Gastric bypass surgery can lead to bone loss even two years post-opBariatric surgery has long been proven as an effective treatment to drastically improve quality of life for morbidly obese patients and address serious health issues, such as type II diabetes, sleep apnea, high blood pressure, and high cholesterol. However, weight loss surgery is not without its risks, both during and after the procedure. Now, a new study shows that serious bone loss can occur as a result of gastric bypass surgery, which can cause other health concerns if not properly treated.

According to the study presented in Chicago at a joint meeting of the International Society of Endocrinology and the Endocrine Society: ICE/ENDO 2014, bone loss following a gastric bypass procedure increases the risk of a fracture or break. The study also suggests the loss of bone mineral density even after a stable weight is maintained.
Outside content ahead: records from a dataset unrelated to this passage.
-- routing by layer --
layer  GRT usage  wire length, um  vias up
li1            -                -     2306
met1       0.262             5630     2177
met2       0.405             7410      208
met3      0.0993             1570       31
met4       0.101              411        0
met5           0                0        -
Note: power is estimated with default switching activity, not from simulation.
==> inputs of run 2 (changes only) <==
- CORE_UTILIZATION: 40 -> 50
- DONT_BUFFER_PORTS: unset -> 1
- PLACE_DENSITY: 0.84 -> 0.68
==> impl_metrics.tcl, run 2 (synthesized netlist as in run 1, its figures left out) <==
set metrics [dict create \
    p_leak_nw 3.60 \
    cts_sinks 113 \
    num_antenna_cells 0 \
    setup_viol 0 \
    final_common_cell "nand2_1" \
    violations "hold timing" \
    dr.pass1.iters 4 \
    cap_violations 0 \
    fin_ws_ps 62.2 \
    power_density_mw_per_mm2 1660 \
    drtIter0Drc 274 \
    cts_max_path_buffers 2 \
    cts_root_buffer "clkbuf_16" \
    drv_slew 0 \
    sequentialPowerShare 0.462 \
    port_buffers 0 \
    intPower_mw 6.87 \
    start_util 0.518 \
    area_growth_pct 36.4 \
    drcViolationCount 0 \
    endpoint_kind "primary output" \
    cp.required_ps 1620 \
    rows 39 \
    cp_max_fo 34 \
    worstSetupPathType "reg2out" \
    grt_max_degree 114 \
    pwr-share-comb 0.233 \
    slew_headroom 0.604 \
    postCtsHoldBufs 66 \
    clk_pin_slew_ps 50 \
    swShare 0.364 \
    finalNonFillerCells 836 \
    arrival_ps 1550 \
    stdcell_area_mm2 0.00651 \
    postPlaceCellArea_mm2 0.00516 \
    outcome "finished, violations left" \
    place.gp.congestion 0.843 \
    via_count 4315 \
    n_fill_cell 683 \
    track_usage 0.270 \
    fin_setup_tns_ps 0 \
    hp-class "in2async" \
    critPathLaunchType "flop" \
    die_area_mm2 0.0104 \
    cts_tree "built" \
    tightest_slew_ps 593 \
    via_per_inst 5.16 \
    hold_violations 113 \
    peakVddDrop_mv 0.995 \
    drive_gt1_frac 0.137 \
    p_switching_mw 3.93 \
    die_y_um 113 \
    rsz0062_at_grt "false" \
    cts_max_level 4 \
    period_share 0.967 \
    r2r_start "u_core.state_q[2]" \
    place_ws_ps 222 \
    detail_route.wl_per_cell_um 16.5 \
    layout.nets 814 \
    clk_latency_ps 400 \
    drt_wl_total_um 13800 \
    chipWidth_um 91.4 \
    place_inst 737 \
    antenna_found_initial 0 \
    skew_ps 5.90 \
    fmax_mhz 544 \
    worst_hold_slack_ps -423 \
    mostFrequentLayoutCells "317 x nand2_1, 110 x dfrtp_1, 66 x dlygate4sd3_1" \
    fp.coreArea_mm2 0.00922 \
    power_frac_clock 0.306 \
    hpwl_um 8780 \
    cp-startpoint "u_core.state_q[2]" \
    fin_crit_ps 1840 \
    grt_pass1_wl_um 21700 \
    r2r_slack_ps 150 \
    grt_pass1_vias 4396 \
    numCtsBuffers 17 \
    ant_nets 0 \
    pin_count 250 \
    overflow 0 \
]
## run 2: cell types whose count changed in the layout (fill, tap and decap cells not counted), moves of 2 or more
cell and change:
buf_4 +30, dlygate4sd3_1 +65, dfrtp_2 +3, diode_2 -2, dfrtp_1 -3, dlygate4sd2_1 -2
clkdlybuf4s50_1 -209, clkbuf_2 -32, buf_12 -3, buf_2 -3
[config.mk]
export PLATFORM = sky130hd
export DESIGN_NAME = kf_sequencer
export DESIGN_NICKNAME = d
export VERILOG_FILES = /design/src/rtl/kf_pkg.sv /design/src/rtl/kf_instr_decode.sv /design/src/rtl/kf_sequencer.sv
export SDC_FILE = /design/constraint.sdc
export NUM_CORES = 1
export LEC_CHECK = 0
export BUFFER_PORTS_ARGS = -buffer_cell sky130_fd_sc_hd__buf_2
export CELL_PAD_IN_SITES_DETAIL_PLACEMENT = 0
export CELL_PAD_IN_SITES_GLOBAL_PLACEMENT = 1
export CORE_AREA = 3 3 84 86
export CTS_CLUSTER_SIZE = 8
export DETAILED_ROUTE_END_ITERATION = 12
export DIE_AREA = 0 0 87 89
export GPL_TIMING_DRIVEN = 1
export HOLD_SLACK_MARGIN = 0.06
export PLACE_DENSITY = 0.83
export SETUP_SLACK_MARGIN = 0.3
export SYNTH_ARGS = -nofsm -noshare
export SYNTH_HDL_FRONTEND = slang
export SYNTH_SLANG_ARGS = --single-unit
[constraint.sdc]
create_clock -name clk -period 2 [get_ports clk]
set_input_delay 0.2 -clock clk [delete_from_list [all_inputs] [get_ports clk]]
set_output_delay 0.2 -clock clk [all_outputs]
set_load 0.01 [all_outputs]
[src/rtl/kf_pkg.sv]
// kf_pkg: shared constants, state encoding and instruction layout for the Kalman-filter microcode sequencer
package kf_pkg;
   localparam int ADDRW_D = 5;
   localparam int PCW_D = 6;
   localparam int OPW_D = 3;
   localparam int NITW_D = 8;
   // control-bit offsets above the op field; b sits in the LSBs, then a, then op
   localparam int CTL_WRITE = 0;
   localparam int CTL_RQ = 1;
   localparam int CTL_RD = 2;
   localparam int CTL_MULTI = 3;
   localparam int CTL_LAST = 4;
   localparam int NCTL = 5;
   localparam logic [OPW_D-1:0] OP_ADD = 3'd0;
   localparam logic [OPW_D-1:0] OP_SUB = 3'd1;
   localparam logic [OPW_D-1:0] OP_MUL = 3'd2;
   localparam logic [OPW_D-1:0] OP_DIV = 3'd3;
   localparam logic [OPW_D-1:0] OP_PASS = 3'd4;
   typedef enum logic [2:0] {S_IDLE, S_WAIT_MEAS, S_EXEC, S_STALL, S_FIN} state_t;
   function automatic int instr_width(input int addrw, input int opw);
      return 2*addrw + opw + NCTL;
   endfunction
endpackage

[src/rtl/kf_instr_decode.sv]
// kf_instr_decode: instruction field extraction and EXEC/STALL gating of bank and accumulator enables
module kf_instr_decode
   import kf_pkg::*;
#(
   parameter int ADDRW = ADDRW_D,
   parameter int OPW = OPW_D,
   localparam int IW = instr_width(ADDRW, OPW)
) (
   input  logic [IW-1:0]    instr,
   input  logic [IW-1:0]    held,
   input  logic             in_exec,
   input  logic             in_stall,
   input  logic             alu_done,
   output logic             commit,
   output logic             last,
   output logic             alu_start,
   output logic             write,
   output logic             rq_we,
   output logic             rd_we,
   output logic [ADDRW-1:0] dira,
   output logic [ADDRW-1:0] dirb,
   output logic [OPW-1:0]   alu_op
);
   localparam int CB = 2*ADDRW + OPW;
   logic [IW-1:0] cur;
   logic active;
   always_comb begin
      cur = in_stall ? held : instr;
      active = in_exec | in_stall;
      // a stalled instruction commits only when the ALU reports completion
      commit = in_exec ? !cur[CB+CTL_MULTI] : in_stall & alu_done;
      last = cur[CB+CTL_LAST];
      alu_start = in_exec & cur[CB+CTL_MULTI];
      write = commit & cur[CB+CTL_WRITE];
      rq_we = commit & cur[CB+CTL_RQ];
      rd_we = commit & cur[CB+CTL_RD];
      dira = active ? cur[ADDRW +: ADDRW] : '0;
      dirb = active ? cur[0 +: ADDRW] : '0;
      alu_op = active ? cur[2*ADDRW +: OPW] : '0;
   end
endmodule

[src/rtl/kf_sequencer.sv]
// kf_sequencer: microcode sequencer fetching the program ROM and driving the Kalman-filter datapath
module kf_sequencer
   import kf_pkg::*;
#(
   parameter int ADDRW = ADDRW_D,
   parameter int PCW = PCW_D,
   parameter int OPW = OPW_D,
   parameter int NITW = NITW_D,
   localparam int IW = instr_width(ADDRW, OPW)
) (
   input  logic             clk,
   input  logic             rst,
   input  logic             start,
   input  logic [NITW-1:0]  n_iter,
   output logic             busy,
   output logic             done,
   output logic             err,
   input  logic             meas_valid,
   output logic             meas_ack,
   output logic [PCW-1:0]   pc,
   input  logic [IW-1:0]    instr,
   output logic [OPW-1:0]   alu_op,
   output logic             alu_start,
   input  logic             alu_done,
   output logic             write,
   output logic [ADDRW-1:0] dira,
   output logic [ADDRW-1:0] dirb,
   output logic             rq_we,
   output logic             rd_we,
   output logic [NITW-1:0]  iter_cnt
);
   state_t state, nxt;
   logic [NITW-1:0] n_reg, iter_inc;
   logic [IW-1:0] held;
   logic commit, last, accept, pc_end;
   kf_instr_decode #(.ADDRW(ADDRW), .OPW(OPW)) u_dec (
      .instr(instr),
      .held(held),
      .in_exec(state == S_EXEC),
      .in_stall(state == S_STALL),
      .alu_done(alu_done),
      .commit(commit),
      .last(last),
      .alu_start(alu_start),
      .write(write),
      .rq_we(rq_we),
      .rd_we(rd_we),
      .dira(dira),
      .dirb(dirb),
      .alu_op(alu_op)
   );
   always_comb begin
      accept = state == S_IDLE && start;
      iter_inc = iter_cnt + 1'b1;
      pc_end = &pc;
      busy = state inside {S_WAIT_MEAS, S_EXEC, S_STALL};
      done = state == S_FIN;
      meas_ack = state == S_WAIT_MEAS && meas_valid;
      nxt = state;
      if (accept) nxt = n_iter == '0 ? S_FIN : S_WAIT_MEAS;
      if (meas_ack) nxt = S_EXEC;
      if (alu_start) nxt = S_STALL;
      if (commit) nxt = last ? (iter_inc == n_reg ? S_FIN : S_WAIT_MEAS) : (pc_end ? S_FIN : S_EXEC);
      if (done) nxt = S_IDLE;
   end
   always_ff @(posedge clk) begin
      if (rst) begin
         state <= S_IDLE;
         pc <= '0;
         iter_cnt <= '0;
         n_reg <= '0;
         err <= 1'b0;
         held <= '0;
      end else begin
         state <= nxt;
         if (accept) begin
            n_reg <= n_iter;
            iter_cnt <= '0;
            err <= 1'b0;
         end
         if (meas_ack) pc <= '0;
         if (alu_start) held <= instr;
         if (commit && last) iter_cnt <= iter_inc;
         // running off the end of the ROM aborts the run instead of wrapping
         if (commit && !last && pc_end) err <= 1'b1;
         if (commit && !last && !pc_end) pc <= pc + 1'b1;
      end
   end
endmodule

==> key figures <==
Finish
  – Max reg flops: 17
  – N_diodes: 0
  – Final #Nets: 401
  – Share of layout cells above drive strength 1: between 20% and 30%
  – # fillers: 640
  – Synthesis-to-layout area growth: 25.6%

Routing
  – Via-per-instance ratio: 5.05
  – Total wire length: around 5900 um
  – DR vias: 2254
  – Drt drc: 0
  – Routed WL per cell: approximately 13 um
  – DRT iter0 DRCs: 115
  – Final ANT Viol Nets: 0
  – DRT Pass-1 Iters: 4

Timing
  – Worst hold margin: 141 ps
  – Final hold viol count: 0
  – Slew @ Worst Pin: 478 ps
  – Relative slew slack: 68.1%
  – Final period util: 81.1%
  – Post-route minimum period: 1620 ps
  – Clock Skew: roughly 6.2 ps
  – Setup TNS: 0 ps
  – RSZ-0062 raised after global routing: true
  – # setup viols final: 0
  – Pins over their slew limit: 0
  – Max frequency: 616 MHz

Synth
  – Yosys warning total: 0
  – Synth unique cells: 44
  – Synthesis-stage register bit count: 43
  – Synth Area per Inst: 7.66 sq um
  – Sequential-to-total area share from yosys stat: 37.2%
  – Mapped Area: 0.00231 sq mm
  – Cells after synthesis: 302
  – Post-synthesis net count: 335

Critical path
  – Worst endpoint required time: 2210 ps
  – Largest stage delay on the critical path: ~500 ps
  – CP arrival: 1830 ps
  – CP Buf/Inv Count: 0
  – CP endpoint kind: register
  – Delay-heaviest family, CP: compound AO/OA/AOI/OAI gates
  – Top fanout value on the critical path: 9
  – Slowest CP cell: dfxtp_1
  – Kind of critical path: register to register
  – Crit. path cell count: 5
  – Worst Setup SP: iter_cnt[2]
  – End of the critical path: state[0]
  – Reg2Reg Depth: 5
  – Crit path cell chain: nand3_2 -> o21a_1 -> o22ai_1 -> o31ai_2 -> a211oi_1
  – FF-to-FF Start: iter_cnt[2]
  – Crit start category: register
  – Reg2reg end: state[0]
  – Reg2Reg Setup Slack: 380 ps

CTS
  – Worst-Skew Late Latency: roughly 300 ps
  – H-tree levels: 2
  – CTS tree: done
  – Clk pin slew, worst setup/hold paths: 90 ps
  – Clk buf depth: 2
  – Clk root buf: clkbuf_8
  – Total CTS buffers: 5
  – Clk sinks: 43

Power and ir drop
  – Seq pwr share: 37.7%
  – Total internal power: 1.79 mW
  – Lkg Pwr: 1.18 nW
  – Net switching power: 1.05 mW
  – Pwr dens: slightly below 1000 mW/mm^2
  – Switching fraction of total power: about 37%
  – Clk pwr share: a little under a quarter
  – Combinational Power Share: 38.4%
  – Peak VDD IR: about 0.37 mV

Run status
  – Outcome: complete, no violations

Floorplanning
  – Die height: 89 um
  – Die X: 87 um
  – Row count: 29
  – Starting Density: 36.4%
  – Core Area: approximately 0.0063 sq mm
  – IO Pins: 66
  – Total die area: 0.00774 sq mm

GRT
  – GRT overflow: 0
  – Global router's overall resource usage: 14.9%
  – Initial antenna violation count: 0
  – First-pass GRT wire length: 9330 um
  – Largest net degree at the start of global routing: 26
  – Vias in the first global route: 2018

Placed design
  – Input/output buffers: 65
  – GP Congestion: 0.760
  – Detailed-placement wirelength estimate: 4190 um

Worst hold path
  – HP Class: input port to register

Flow run
  – Max-cap violations: 0
routing by layer:
layer / share of wire (%) / wire, um / global-route usage [%] / vias up
met4: 1.8 / 108 / 5.24 / 0
met1: 47 / 2780 / 19.0 / 1007
met3: 5.4 / 318 / 3.41 / 7
met2: 45 / 2660 / 24.8 / 56
met5: 0 / 0 / 0 / -
li1: - / - / - / 1184
power groups by stage:
| stage | combinational [mW] | clock, mW | sequential, mW |
|---|---|---|---|
| 3_3_place_gp | 1.07 | 0 | 1.07 |
| 6_report | 1.09 | 0.679 | 1.07 |
| 3_5_place_dp | 1.07 | 0 | 1.08 |
| 5_1_grt | 1.22 | 0.731 | 1.09 |
| 4_1_cts | 1.09 | 0.697 | 1.06 |
| 2_1_floorplan | 0.818 | 0 | 1.03 |
cell families (layout without fill, tap and decap cells):
kind of cell / after synthesis / count (layout) / synth area share [%]
simple gates: 146 / 146 / 30.4
compound gates: 67 / 67 / 16.9
xor+xnor: 12 / 12 / 4.54
mux: 14 / 14 / 6.06
buf+inv: 18 / 85 / 3.79
fa+ha+maj: 2 / 2 / 1.08
flops: 43 / 43 / 37.2
worst min-delay path: cells and delay by family:
kind                   cells  cell delay [ps]
AOI/OAI and AO/OA          1               50
buffers and inverters      1              110
and+or+nand+nor            1               50
cell usage after synthesis, drive strengths merged:
library cell	count	area share, %
a211oi	4	1.5
a21oi	43	10
a22o	1	0.38
a22oi	1	0.32
a31oi	6	1.6
and2	3	0.92
and2b	1	0.32
and3	7	1.9
and4bb	1	0.54
buf	10	2.5
clkbuf	6	0.97
dfxtp	43	37
ha	2	1.1
inv	2	0.32
mux2i	14	6.1
nand2	62	10
nand2b	2	0.54
nand3	9	1.9
nand3b	10	3.4
nand4	1	0.27
nor2	37	6.0
nor3	2	0.65
nor3b	4	1.3
nor4	3	0.81
nor4b	1	0.65
o21a	3	0.97
o21ai	7	1.5
o22ai	1	0.27
o31ai	1	0.32
or3	2	0.76
or3b	1	0.38
xnor2	8	3.0
xor2	4	1.5
metrics by stage:
step,power (mW),instance area [sq um],setup slack [ps],util (%),std cells
finish,2.84,2910,378,45.8,446
global route,3.04,2910,282,45.8,446
CTS,2.85,2850,323,44.8,446
detailed placement,2.15,2720,268,42.8,436
global placement,2.14,2720,319,42.8,436
floorplan,1.85,2310,309,-,302
cells in the final DEF (no fill, tap or decap), types with 2 or more instances in the layout:
master,Yosys,layout
o21a_1,3,3
dfxtp_1,43,36
mux2i_1,14,14
nor4_1,3,2
nand2b_1,2,2
xor2_1,4,4
nand3_1,9,8
a21oi_2,1,2
clkinvlp_4,0,2
nor2_1,37,36
a211oi_1,3,3
nand2_1,62,62
buf_2,4,65
nand3b_1,9,9
a21oi_1,41,40
buf_4,2,9
nor3b_1,4,4
clkbuf_8,0,5
and2_1,2,2
o21ai_0,6,6
xnor2_1,8,8
dfxtp_2,0,6
a31oi_1,6,6
and3_1,7,7
worst min path at each step:
stage	from	to	slack, ps	cells after the start
finish	instr[10]	held[10]	140	3
global route	instr[0]	held[0]	140	3
CTS	instr[0]	held[0]	130	3
detailed placement	held[8]	held[8]	450	2
global placement	held[8]	held[8]	440	2
floorplan	instr[0]	held[0]	340	2
repair_timing:
| item | in CTS | in global routing |
|---|---|---|
| pin swaps | 0 | 1 |
| hold buffers | 0 | 0 |
| setup endpoints to repair | 15 | 42 |
| resized for setup | 3 | 17 |
| cloned | 1 | 0 |
| setup buffers | 1 | 0 |
area by class of cell:
type	instances	area, sq um	area share (%)
Multi-Input combinational cell	241	1410	48.6
Sequential cell	43	872	30.0
Timing Repair Buffer	74	393	13.5
Tap cell	77	96.3	3.32
Clock buffer	5	68.8	2.37
Clock inverter	3	43.8	1.51
Inverter	2	11.3	0.388
Timing Repair inverter	1	7.51	0.258
Note: power is estimated with default switching activity, not from simulation.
Researchers note that bone deterioration likely is caused by the surgery and not the weight loss itself. Researchers used three-dimensional computed tomography (CT), called quantitative CT, to compared bone density at the lower spine and the hip in 50 very obese adults with similar baseline age, gender and BMI. Of the participants, 30 had bariatric surgery, while 20 lost weight through diet and exercise. Two years following surgery, bone density for gastric bypass patients had decreased an average of 5 to 7 percent at the spine and 7 to 10 percent at the hip compared to the non-surgical group. Bariatric patients also had indicators of bone resorbtion, the process of breaking down old bone. Researchers are in the process of determining the cause of bone loss in these patients. Doctors speculate that extreme changes in gastrointestinal and fat hormones could affect bone density.

The latest findings confirm the results of a 2009 study that found weight loss surgery causes bone loss in post-op patients. Lead researcher Elaine Yu, MD, MSc, an endocrinologist at Massachusetts General Hospital in Boston, recommends monitoring the bone health of patients undergoing gastric bypass surgery. With regular monitoring and strengthening supplements, the severity of bone loss can be managed. Although bone loss needs to be carefully considered and retained, many experts argue that the health benefits and often lifesaving effects of gastric bypass surgery are well worth the risk.